RECORDS PROVIDED Start Marker

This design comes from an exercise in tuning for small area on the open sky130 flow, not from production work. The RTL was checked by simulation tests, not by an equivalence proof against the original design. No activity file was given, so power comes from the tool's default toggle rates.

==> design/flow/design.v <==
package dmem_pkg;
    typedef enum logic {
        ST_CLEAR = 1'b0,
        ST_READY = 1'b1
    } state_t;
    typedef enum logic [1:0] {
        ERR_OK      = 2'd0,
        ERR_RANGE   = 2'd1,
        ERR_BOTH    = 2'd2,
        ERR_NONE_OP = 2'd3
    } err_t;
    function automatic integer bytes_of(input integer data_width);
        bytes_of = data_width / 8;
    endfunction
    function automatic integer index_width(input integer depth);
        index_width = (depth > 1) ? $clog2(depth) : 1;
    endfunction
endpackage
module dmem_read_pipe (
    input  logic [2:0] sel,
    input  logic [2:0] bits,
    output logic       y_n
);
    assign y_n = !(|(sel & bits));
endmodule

RECORDS PROVIDED End Marker

> _TRY IT_:
Lines containing the word "logic" are to be located in the entries and copied.

> _FINISHED TASK_:
    typedef enum logic {
    typedef enum logic [1:0] {
    input  logic [2:0] sel,
    input  logic [2:0] bits,
    output logic       y_n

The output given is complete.